1a.) If the file is some kind of text format with delimiters (like the original poster has), then open Excel, and once inside Excel use File/Open to open the file. There you will be able to select the appropriate delimiter to view the file. Make sure the file looks alright, THEN save as ODS format (and close the file).
2.) Open the file in OpenOffice Calc (free download from Oracle/Sun).
2a.) Press Ctrl-F to open the Find dialog box. Click More Options and make sure "Current Selection Only" is NOT checked.
2b.) Search for double quotes. If there are none in your file, you can skip steps 4 and 5.
3.) Save As -> Text CSV. Select options for UTF-8 format (press "u" 3 times to get there fast), select ";" (semi colon) as separator, and select double quotes for text.
4.) If there were any double quotes found in your file in step 2b, continue, otherwise just import the file as CSV with phpMyAdmin (see step 6). It should work.
5a.) Open in Word or any other text editor where you can do Find -> Replace All.
5b.) Find all instances of three double quotes in a row by searching for """ (if you do find any, you might even want to search for 4, 5, 6 etc. in a row until you come up empty).
5c.) Replace the """ with a placeholder that is not found anywhere else in your csv. I replaced them with 'abcdefg'.
5d.) Find -> Replace all instances of "" (two double quotes in a row) with " (forward slash and double quote).
5e.) Find -> Replace all instances of abcdefg (or your chosen placeholder from step 5c) with "". 5c and this step ensure that any quotes occuring at the end of a field just before the text-delimiting quote are properly 'escaped'.
5f.) Finally, save the file, keeping in UTF-8 (or whatever format you need for import).
6.a) In phpMyAdmin, click the "import" tab, click the "choose file" button, and select the file you just saved.
6b.) under 'Format of imported file' CSV should be selected.
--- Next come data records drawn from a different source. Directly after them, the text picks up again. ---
<file path="src/rtl/core/mxyrt_pkg.sv">
// Package for the mesh XY route table generator: sequencer codes, the
// control word type and the microcode store. No dependencies.
package mxyrt_pkg;

  // Configuration register indexes.
  localparam logic [1:0] REG_COLUMN_COUNT      = 2'd0;
  localparam logic [1:0] REG_ROW_COUNT         = 2'd1;
  localparam logic [1:0] REG_SINGLE_CONTROLLER = 2'd2;

  // Reset values of the configuration registers.
  localparam logic [6:0] COLUMN_COUNT_RST = 7'd8;
  localparam logic [6:0] ROW_COUNT_RST    = 7'd10;

  // One quotient bit per step over the six source index bits.
  localparam int unsigned DIV_STEPS = 6;

  // Route codes.
  localparam logic [1:0] ROUTE_NORTH = 2'd0;
  localparam logic [1:0] ROUTE_EAST  = 2'd1;
  localparam logic [1:0] ROUTE_SOUTH = 2'd2;
  localparam logic [1:0] ROUTE_WEST  = 2'd3;

  typedef logic [2:0] pc_t;

  typedef enum logic [1:0] {
    OP_WAIT,
    OP_DIV,
    OP_FLAG,
    OP_EMIT
  } op_t;

  typedef enum logic [2:0] {
    COND_NEXT,
    COND_ALWAYS,
    COND_NO_ACCEPT,
    COND_DIV_MORE,
    COND_EMIT_MORE
  } cond_t;

  typedef struct packed {
    op_t   op;
    cond_t cond;
    pc_t   target;
  } ctrl_word_t;

  localparam pc_t PC_WAIT = 3'd0;
  localparam pc_t PC_DIV  = 3'd1;
  localparam pc_t PC_FLAG = 3'd2;
  localparam pc_t PC_EMIT = 3'd3;
  localparam pc_t PC_DONE = 3'd4;

  // Microcode store. The jump is taken when the condition holds, else the
  // step counter advances by one.
  function automatic ctrl_word_t ucode(input pc_t pc);
    ctrl_word_t w;
    unique case (pc)
      PC_WAIT: w = '{op: OP_WAIT, cond: COND_NO_ACCEPT, target: PC_WAIT};
      PC_DIV:  w = '{op: OP_DIV,  cond: COND_DIV_MORE,  target: PC_DIV};
      PC_FLAG: w = '{op: OP_FLAG, cond: COND_NEXT,      target: PC_WAIT};
      PC_EMIT: w = '{op: OP_EMIT, cond: COND_EMIT_MORE, target: PC_EMIT};
      PC_DONE: w = '{op: OP_FLAG, cond: COND_ALWAYS,    target: PC_WAIT};
      default: w = '{op: OP_WAIT, cond: COND_ALWAYS,    target: PC_WAIT};
    endcase
    return w;
  endfunction

endpackage

</file>
<file path="src/rtl/core/mesh_xy_route_table_gen.sv">
// Top level of the mesh XY route table generator: microcoded sequencer,
// source divider and four-destination route datapath. Depends on mxyrt_pkg.
//
// Usage: each input beat on the in_ channel carries one source node index.
// For it the block emits (TABLE_NODES+3)/4 output beats, each packing the
// next hop toward four consecutive destinations, destination k of a beat at
// bits 2k+1:2k (0 north, 1 east, 2 south, 3 west). The final beat of a
// source carries last_of_source, and also last_of_table when the source is
// node TABLE_NODES-1. The cfg_ port writes column_count, row_count and
// single_controller; write them only while the block is idle.
// Timing: the accepting step, six divide steps that split the source index
// into row and column, and one flag step come before the first beat, which
// is registered. Beats then follow one per cycle while the receiver does not
// stall, and one closing step returns to the accepting step. in_stall is low
// only in the accepting step. A stall on the output holds the beat and pauses
// the sequencer in its emit step. Reset returns the sequencer to the
// accepting step, empties the output register and loads the register reset
// values (8 columns, 10 rows).
module mesh_xy_route_table_gen #(
  parameter int TABLE_NODES = 64
) (
  input  logic       clk,
  input  logic       rst_n,
  input  logic       in_valid,
  output logic       in_stall,
  input  logic [5:0] in_source_node,
  output logic       out_valid,
  input  logic       out_stall,
  output logic [7:0] out_route_byte,
  output logic       out_last_of_source,
  output logic       out_last_of_table,
  input  logic       cfg_we,
  input  logic [1:0] cfg_index,
  input  logic [6:0] cfg_wdata
);

  localparam int NBYTES = (TABLE_NODES + 3) / 4;
  localparam int BW     = (NBYTES > 1) ? $clog2(NBYTES) : 1;
  localparam int NW     = $clog2(TABLE_NODES);
  // Destination row width; it must also hold any source row.
  localparam int RW     = (NW > 6) ? NW : 6;

  // Configuration registers.
  logic [6:0] column_count_r, row_count_r;
  logic       single_controller_r;

  // Sequencer.
  mxyrt_pkg::pc_t        pc_r, pc_nxt;
  mxyrt_pkg::ctrl_word_t ctrl;
  logic                  jump;

  // Divider and source state.
  logic [5:0] src_r, dvd_r, quo_r;
  logic [6:0] rem_r;
  logic [2:0] cnt_r;
  logic       ew_ok_r;

  // Destination walk.
  logic [6:0]    dcol_r;
  logic [RW-1:0] drow_r;
  logic [BW-1:0] b_r;

  // Output register.
  logic       out_valid_r;
  logic [7:0] out_byte_r;
  logic       out_los_r, out_lot_r;

  logic [6:0] cols;
  logic [7:0] trial;
  logic [6:0] trial_sub;
  logic       trial_ge;
  logic       load, last_byte, bottom, src_is_last;
  logic [7:0] byte_w;
  logic [6:0] col_w [5];
  logic [RW-1:0] row_w [5];
  logic [1:0] route_w [4];

  // A zero column count acts as one column.
  assign cols = (column_count_r == 7'd0) ? 7'd1 : column_count_r;

  always_ff @(posedge clk) begin
    if (!rst_n) begin
      column_count_r      <= mxyrt_pkg::COLUMN_COUNT_RST;
      row_count_r         <= mxyrt_pkg::ROW_COUNT_RST;
      single_controller_r <= 1'b0;
    end else if (cfg_we) begin
      case (cfg_index)
        mxyrt_pkg::REG_COLUMN_COUNT:      column_count_r      <= cfg_wdata;
        mxyrt_pkg::REG_ROW_COUNT:         row_count_r         <= cfg_wdata;
        mxyrt_pkg::REG_SINGLE_CONTROLLER: single_controller_r <= cfg_wdata[0];
        default: ;
      endcase
    end
  end

  assign ctrl      = mxyrt_pkg::ucode(pc_r);
  assign in_stall  = (ctrl.op != mxyrt_pkg::OP_WAIT);
  assign last_byte = (b_r == BW'(NBYTES - 1));
  // In the emit step the output register takes a beat when it is empty or being drained.
  assign load      = (ctrl.op == mxyrt_pkg::OP_EMIT) && (!out_valid_r || !out_stall);

  // Restoring division, one quotient bit per step. The remainder after a
  // subtraction is below the column count, so seven bits hold it.
  assign trial     = {rem_r, dvd_r[5]};
  assign trial_sub = trial[6:0] - cols;
  assign trial_ge  = (trial >= {1'b0, cols});

  // A zero row count has no bottom row.
  assign bottom = (row_count_r != 7'd0) && ({1'b0, quo_r} == row_count_r - 7'd1);
  assign src_is_last = ({3'b000, src_r} == 9'(TABLE_NODES - 1));

  // Next step of the sequencer.
  always_comb begin
    unique case (ctrl.cond)
      mxyrt_pkg::COND_NEXT:      jump = 1'b0;
      mxyrt_pkg::COND_ALWAYS:    jump = 1'b1;
      mxyrt_pkg::COND_NO_ACCEPT: jump = !in_valid;
      mxyrt_pkg::COND_DIV_MORE:  jump = (cnt_r != 3'(mxyrt_pkg::DIV_STEPS - 1));
      mxyrt_pkg::COND_EMIT_MORE: jump = !(load && last_byte);
      default:                   jump = 1'b1;
    endcase
    pc_nxt = jump ? ctrl.target : pc_r + 3'd1;
  end

  // Four destinations per beat: walk the column counter, wrapping into the
  // next row when it reaches the column count.
  always_comb begin
    col_w[0] = dcol_r;
    row_w[0] = drow_r;
    byte_w   = 8'h00;
    for (int k = 0; k < 4; k++) begin
      if (ew_ok_r && (col_w[k] < rem_r)) begin
        route_w[k] = mxyrt_pkg::ROUTE_WEST;
      end else if (ew_ok_r && (col_w[k] > rem_r)) begin
        route_w[k] = mxyrt_pkg::ROUTE_EAST;
      end else if (row_w[k] > RW'(quo_r)) begin
        route_w[k] = mxyrt_pkg::ROUTE_SOUTH;
      end else begin
        route_w[k] = mxyrt_pkg::ROUTE_NORTH;
      end
      // Destinations past the table leave their bits at zero.
      if ({1'b0, b_r, 2'(k)} < (BW + 3)'(TABLE_NODES)) begin
        byte_w[2*k +: 2] = route_w[k];
      end
      if (({1'b0, col_w[k]} + 8'd1) == {1'b0, cols}) begin
        col_w[k+1] = 7'd0;
        row_w[k+1] = row_w[k] + RW'(1);
      end else begin
        col_w[k+1] = col_w[k] + 7'd1;
        row_w[k+1] = row_w[k];
      end
    end
  end

  always_ff @(posedge clk) begin
    if (!rst_n) begin
      pc_r        <= mxyrt_pkg::PC_WAIT;
      out_valid_r <= 1'b0;
    end else begin
      pc_r        <= pc_nxt;
      out_valid_r <= load || (out_valid_r && out_stall);
    end
  end

  // Datapath registers.
  always_ff @(posedge clk) begin
    case (ctrl.op)
      mxyrt_pkg::OP_WAIT: begin
        src_r <= in_source_node;
        dvd_r <= in_source_node;
        rem_r <= 7'd0;
        quo_r <= 6'd0;
        cnt_r <= 3'd0;
      end
      mxyrt_pkg::OP_DIV: begin
        dvd_r <= {dvd_r[4:0], 1'b0};
        quo_r <= {quo_r[4:0], trial_ge};
        rem_r <= trial_ge ? trial_sub : trial[6:0];
        cnt_r <= cnt_r + 3'd1;
      end
      mxyrt_pkg::OP_FLAG: begin
        ew_ok_r <= (quo_r != 6'd0) && (!bottom || single_controller_r);
        dcol_r  <= 7'd0;
        drow_r  <= '0;
        b_r     <= '0;
      end
      mxyrt_pkg::OP_EMIT: begin
        if (load) begin
          dcol_r <= col_w[4];
          drow_r <= row_w[4];
          b_r    <= b_r + BW'(1);
        end
      end
      default: ;
    endcase
    if (load) begin
      out_byte_r <= byte_w;
      out_los_r  <= last_byte;
      out_lot_r  <= last_byte && src_is_last;
    end
  end

  assign out_valid          = out_valid_r;
  assign out_route_byte     = out_byte_r;
  assign out_last_of_source = out_los_r;
  assign out_last_of_table  = out_lot_r;

endmodule

</file>
File: config.mk
export PLATFORM = sky130hd
export DESIGN_NAME = ale_ram
export DESIGN_NICKNAME = d
export VERILOG_FILES = /design/src/rtl/ale_ram.sv
export SDC_FILE = /design/constraint.sdc
export NUM_CORES = 2
export LEC_CHECK = 0
export BUFFER_PORTS_ARGS = -buffer_cell sky130_fd_sc_hd__buf_2
export CORE_UTILIZATION = 40
export CTS_CLUSTER_SIZE = 25
export DETAILED_ROUTE_END_ITERATION = 10
export GPL_ROUTABILITY_DRIVEN = 0
export SETUP_SLACK_MARGIN = 0.05
export SYNTH_ARGS = -nofsm -noshare
export SYNTH_HDL_FRONTEND = slang
export SYNTH_SLANG_ARGS = --single-unit
File: constraint.sdc
create_clock -name clk -period 3.2 [get_ports clk]
set_input_delay 0.16 -clock clk [delete_from_list [all_inputs] [get_ports clk]]
set_output_delay 0.16 -clock clk [all_outputs]
set_load 0.05 [all_outputs]
**config.mk**
```make
export PLATFORM = sky130hd
export DESIGN_NAME = multiturn_encoder_position_tracker_top_flat
export DESIGN_NICKNAME = d
export VERILOG_FILES = /design/src/rtl/core/mtpt_pkg.sv /design/src/rtl/core/mtpt_if.sv /design/src/rtl/core/mtpt_cfg.sv /design/src/rtl/core/mtpt_step.sv /design/src/rtl/core/multiturn_encoder_position_tracker_top.sv /design/src/flat_wrapper.sv
export SDC_FILE = /design/constraint.sdc
export NUM_CORES = 2
export LEC_CHECK = 0
export BUFFER_PORTS_ARGS = -buffer_cell sky130_fd_sc_hd__clkbuf_2
export CAP_MARGIN = 30
export CORE_AREA = 2 2 264 318
export CTS_CLUSTER_DIAMETER = 150
export DETAILED_ROUTE_END_ITERATION = 7
export DIE_AREA = 0 0 266 320
export GPL_TIMING_DRIVEN = 0
export PLACE_DENSITY = 0.65
export SYNTH_ARGS = -nofsm -noshare
export SYNTH_HDL_FRONTEND = slang
export SYNTH_SLANG_ARGS = --single-unit
```
**constraint.sdc**
```tcl
create_clock -name clk -period 7.1 [get_ports clk]
set_clock_uncertainty 0.05 [all_clocks]
set_input_delay 0.355 -clock clk [delete_from_list [all_inputs] [get_ports clk]]
set_output_delay 0.355 -clock clk [all_outputs]
set_load 0.01 [all_outputs]
```
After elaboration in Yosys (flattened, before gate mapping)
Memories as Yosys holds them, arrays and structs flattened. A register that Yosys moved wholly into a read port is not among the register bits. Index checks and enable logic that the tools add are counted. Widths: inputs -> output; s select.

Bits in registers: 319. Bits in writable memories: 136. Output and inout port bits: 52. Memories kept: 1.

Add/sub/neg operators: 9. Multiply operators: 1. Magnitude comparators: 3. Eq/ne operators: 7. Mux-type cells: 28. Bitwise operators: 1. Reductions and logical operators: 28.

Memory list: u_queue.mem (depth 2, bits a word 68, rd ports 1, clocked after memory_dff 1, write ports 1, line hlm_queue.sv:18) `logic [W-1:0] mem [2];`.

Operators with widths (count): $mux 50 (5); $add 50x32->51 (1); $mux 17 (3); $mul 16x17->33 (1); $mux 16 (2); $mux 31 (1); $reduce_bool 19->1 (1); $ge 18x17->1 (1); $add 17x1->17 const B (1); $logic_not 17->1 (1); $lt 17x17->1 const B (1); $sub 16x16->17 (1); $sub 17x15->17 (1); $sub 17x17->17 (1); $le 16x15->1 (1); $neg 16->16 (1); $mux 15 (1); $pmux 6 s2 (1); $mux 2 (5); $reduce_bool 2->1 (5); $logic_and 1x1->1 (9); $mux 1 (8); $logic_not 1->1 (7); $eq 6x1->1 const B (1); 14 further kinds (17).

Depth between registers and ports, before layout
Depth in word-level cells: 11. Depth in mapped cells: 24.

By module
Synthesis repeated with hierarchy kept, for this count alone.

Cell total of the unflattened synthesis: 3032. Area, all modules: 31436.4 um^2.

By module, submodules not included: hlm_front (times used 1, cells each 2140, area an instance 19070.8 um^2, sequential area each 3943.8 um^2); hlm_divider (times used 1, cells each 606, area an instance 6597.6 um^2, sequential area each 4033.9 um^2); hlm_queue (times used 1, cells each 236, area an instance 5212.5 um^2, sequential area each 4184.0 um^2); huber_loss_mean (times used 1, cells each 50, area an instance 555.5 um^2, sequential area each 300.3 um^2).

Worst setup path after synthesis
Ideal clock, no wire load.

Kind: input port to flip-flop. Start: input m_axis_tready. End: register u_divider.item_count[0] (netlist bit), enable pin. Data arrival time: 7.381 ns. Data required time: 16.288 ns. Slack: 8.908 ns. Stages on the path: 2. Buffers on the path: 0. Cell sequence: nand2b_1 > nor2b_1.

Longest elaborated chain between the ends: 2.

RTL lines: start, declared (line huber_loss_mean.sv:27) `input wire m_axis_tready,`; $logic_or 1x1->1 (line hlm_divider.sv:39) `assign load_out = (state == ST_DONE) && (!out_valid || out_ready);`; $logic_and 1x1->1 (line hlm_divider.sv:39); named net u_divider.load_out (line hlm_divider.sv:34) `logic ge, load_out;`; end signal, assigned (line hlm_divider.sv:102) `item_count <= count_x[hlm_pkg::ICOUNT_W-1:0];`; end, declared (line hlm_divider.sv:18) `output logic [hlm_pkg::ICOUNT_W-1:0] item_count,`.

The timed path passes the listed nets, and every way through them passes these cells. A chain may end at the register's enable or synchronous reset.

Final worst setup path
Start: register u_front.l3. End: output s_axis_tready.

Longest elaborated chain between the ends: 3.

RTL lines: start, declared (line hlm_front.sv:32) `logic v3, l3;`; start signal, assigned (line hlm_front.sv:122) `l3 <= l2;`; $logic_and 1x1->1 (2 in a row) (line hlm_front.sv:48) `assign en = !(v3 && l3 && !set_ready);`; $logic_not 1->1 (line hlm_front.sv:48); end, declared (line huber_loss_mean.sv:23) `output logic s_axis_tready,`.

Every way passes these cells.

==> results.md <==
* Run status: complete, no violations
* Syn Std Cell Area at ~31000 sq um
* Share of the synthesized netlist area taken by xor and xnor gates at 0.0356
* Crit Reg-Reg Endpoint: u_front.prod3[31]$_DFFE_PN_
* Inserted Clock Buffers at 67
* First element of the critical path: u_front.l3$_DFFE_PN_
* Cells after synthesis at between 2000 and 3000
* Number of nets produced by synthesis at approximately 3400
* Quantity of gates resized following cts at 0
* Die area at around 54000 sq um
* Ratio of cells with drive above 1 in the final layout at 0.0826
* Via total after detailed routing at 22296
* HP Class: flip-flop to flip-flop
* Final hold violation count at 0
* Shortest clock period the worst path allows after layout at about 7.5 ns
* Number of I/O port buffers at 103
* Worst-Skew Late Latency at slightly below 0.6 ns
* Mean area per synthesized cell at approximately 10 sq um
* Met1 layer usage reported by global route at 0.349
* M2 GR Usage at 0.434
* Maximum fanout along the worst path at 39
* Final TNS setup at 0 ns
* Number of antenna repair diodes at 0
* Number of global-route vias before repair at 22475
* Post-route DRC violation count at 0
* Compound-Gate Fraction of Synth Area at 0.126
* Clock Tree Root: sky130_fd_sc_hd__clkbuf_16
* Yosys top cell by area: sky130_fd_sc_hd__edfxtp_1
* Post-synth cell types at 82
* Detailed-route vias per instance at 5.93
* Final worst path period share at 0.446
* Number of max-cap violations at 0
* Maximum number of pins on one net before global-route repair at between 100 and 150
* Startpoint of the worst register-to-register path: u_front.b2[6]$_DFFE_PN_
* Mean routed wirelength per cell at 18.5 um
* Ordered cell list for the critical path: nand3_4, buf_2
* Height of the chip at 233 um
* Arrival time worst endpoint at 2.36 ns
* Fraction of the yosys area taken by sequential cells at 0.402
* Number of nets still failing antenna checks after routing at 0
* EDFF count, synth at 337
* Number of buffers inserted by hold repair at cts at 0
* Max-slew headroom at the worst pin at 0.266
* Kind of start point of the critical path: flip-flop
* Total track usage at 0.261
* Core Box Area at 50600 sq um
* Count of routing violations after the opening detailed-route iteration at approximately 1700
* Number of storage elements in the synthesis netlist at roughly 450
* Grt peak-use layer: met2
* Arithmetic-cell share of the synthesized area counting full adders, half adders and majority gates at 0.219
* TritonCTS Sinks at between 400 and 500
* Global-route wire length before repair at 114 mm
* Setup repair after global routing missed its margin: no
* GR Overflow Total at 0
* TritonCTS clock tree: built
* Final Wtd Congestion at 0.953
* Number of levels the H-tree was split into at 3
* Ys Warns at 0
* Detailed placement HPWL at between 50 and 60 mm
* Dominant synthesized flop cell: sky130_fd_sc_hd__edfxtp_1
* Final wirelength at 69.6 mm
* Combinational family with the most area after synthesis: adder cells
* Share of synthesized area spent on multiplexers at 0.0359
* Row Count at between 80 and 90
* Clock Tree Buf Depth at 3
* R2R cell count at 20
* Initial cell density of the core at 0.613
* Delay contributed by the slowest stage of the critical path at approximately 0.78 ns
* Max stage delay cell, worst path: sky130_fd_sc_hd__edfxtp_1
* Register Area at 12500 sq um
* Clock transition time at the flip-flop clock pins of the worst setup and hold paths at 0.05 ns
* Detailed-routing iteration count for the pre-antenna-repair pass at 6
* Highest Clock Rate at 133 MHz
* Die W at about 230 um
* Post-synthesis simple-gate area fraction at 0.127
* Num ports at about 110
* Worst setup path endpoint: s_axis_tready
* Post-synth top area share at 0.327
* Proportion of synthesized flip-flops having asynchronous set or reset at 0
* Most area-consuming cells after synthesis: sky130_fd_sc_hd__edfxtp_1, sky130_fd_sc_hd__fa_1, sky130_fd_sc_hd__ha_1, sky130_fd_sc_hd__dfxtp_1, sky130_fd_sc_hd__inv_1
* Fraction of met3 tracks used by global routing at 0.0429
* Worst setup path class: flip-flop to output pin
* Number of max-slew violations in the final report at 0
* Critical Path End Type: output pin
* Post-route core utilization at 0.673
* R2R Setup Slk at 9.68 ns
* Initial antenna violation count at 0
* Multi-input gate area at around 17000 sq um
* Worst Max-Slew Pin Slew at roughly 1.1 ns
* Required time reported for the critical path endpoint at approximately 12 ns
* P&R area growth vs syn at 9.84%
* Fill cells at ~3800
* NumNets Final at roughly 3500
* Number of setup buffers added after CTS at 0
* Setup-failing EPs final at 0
$ cat src/hdl/base64_stream_codec_unit_assert.svh
// ----------------------------------------------------------------------------
// base64 stream codec assertion macros
// clocked property helpers shared by the codec modules
// ----------------------------------------------------------------------------
`ifndef BASE64_STREAM_CODEC_UNIT_ASSERT_SVH
`define BASE64_STREAM_CODEC_UNIT_ASSERT_SVH

// same-cycle implication, held off while in reset
`define B64SC_ASSERT_IMP(label, clk, rst_n, ante, cons, msg) \
	label: assert property (@(posedge clk) disable iff (!rst_n) (ante) |-> (cons)) \
		else $error(msg);

// next-cycle implication, held off while in reset
`define B64SC_ASSERT_NXT(label, clk, rst_n, ante, cons, msg) \
	label: assert property (@(posedge clk) disable iff (!rst_n) (ante) |=> (cons)) \
		else $error(msg);

`endif

$ cat src/hdl/b64sc_pkg.sv
// ----------------------------------------------------------------------------
// b64sc_pkg
// types, constants and alphabet functions of the base64 stream codec
// ----------------------------------------------------------------------------
package b64sc_pkg;

	localparam int JOB_SLOTS   = 4;
	localparam int QUEUE_DEPTH = 2;
	localparam int ADDR_W      = 3;

	// register index as seen on paddr[2]
	localparam logic REG_DIRECTION = 1'b0;

	localparam logic DIR_ENCODE = 1'b0;
	localparam logic DIR_DECODE = 1'b1;

	localparam logic [7:0] PAD_CHAR = 8'h3D;
	localparam logic [7:0] CH_SPACE = 8'h20;
	localparam logic [7:0] CH_TAB   = 8'h09;
	localparam logic [7:0] CH_CR    = 8'h0D;
	localparam logic [7:0] CH_LF    = 8'h0A;

	typedef struct packed {
		logic [7:0] in_byte;
		logic       in_last;
	} in_t;

	typedef struct packed {
		logic [7:0] out_byte;
		logic       out_valid;
		logic       out_last;
		logic       bad_input;
	} out_t;

	// one accepted word's worth of results, slot 0 goes out first
	typedef struct packed {
		out_t [JOB_SLOTS-1:0] res;
		logic [2:0]           count;
	} job_t;

	typedef struct packed {
		logic direction;
		logic clear;
	} cfg_ctl_t;

	typedef struct packed {
		logic [5:0] value;
		logic       is_pad;
		logic       is_bad;
	} sextet_t;

	function automatic logic [7:0] enc_char(input logic [5:0] v);
		logic [7:0] w;
		w = {2'b00, v};
		if (v < 6'd26)      return 8'(w + 8'h41);
		else if (v < 6'd52) return 8'(w + 8'd71);
		else if (v < 6'd62) return 8'(w - 8'd4);
		else if (v == 6'd62) return 8'h2B;
		else                return 8'h2F;
	endfunction

	function automatic sextet_t dec_char(input logic [7:0] c);
		sextet_t s;
		s = '0;
		priority if (c >= 8'h41 && c <= 8'h5A) s.value = 6'(c - 8'h41);
		else if (c >= 8'h61 && c <= 8'h7A)     s.value = 6'(c - 8'd71);
		else if (c >= 8'h30 && c <= 8'h39)     s.value = 6'(c + 8'd4);
		else if (c == 8'h2B)                   s.value = 6'd62;
		else if (c == 8'h2F)                   s.value = 6'd63;
		else if (c == PAD_CHAR)                s.is_pad = 1'b1;
		else                                   s.is_bad = 1'b1;
		return s;
	endfunction

endpackage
If column names are in the first row, make sure that checkbox is checked. Most importantly, 'Fields terminated by' should be set to ; (semi colon), 'Fields enclosed by' should be set to " (double quotes), and 'Fields escaped by' should be set to \ (forward slash). You set that up in your file by following step 3, and if necessary by following steps 5a - 5f.
7.) Click "Go" and pray you didn't just waste another hour.
Now that the short version has turned out this long, I'll skip the long version.
Suffice it to say, there seem to be 2 major problems with importing through phpmyadmin.
1.) There's some kind of memory problem that prevents large Excel and ODS files (how large is large? not sure yet) being imported.
2.) Neither OpenOffice nor Excel seem to save their csv files in a way that's compatible with phpmyadmin. They want to escape double quotes with double quotes. phpMyAdmin wants double quotes escaped with something else, like forward slash.
The first problem will hopefully be fixed in an update of phpmyadmin (and/or the Excel importing add-on 'PHPExcel').
The second one could be fixed if there was an easy way to change the escape character for Excel or ODS files saved as CSV, or if phpMyAdmin could be made compatible with their format (that should actually be pretty easy. Simply have it perform the same find-replace actions we performed manually above to skirt the double quote problem).
I hope this helps somebody, as I spent 3-4 hours discovering this solution and another hour writing it here. I hope it's not too long, but I was hoping to help people at all levels of expertise from zero to wherever I am (probably around 0.1).
I found a hack that works -- I use the $ as the "enclosed by" character and all is well. Since this is for a European site, I know that they'll never use it in the table content.
you could modify the csv files by adding a \ in front of every ' right?
Have you tried blanking the boxes that read "Fields enclosed by" and "Fields escaped by"? I have not used phpMyAdmin, but Google suggests others have had success with this method.
You might consider just writing your own LOAD DATA INFILE query, seems like you'll need one anyway since this process will be part of an application at some point.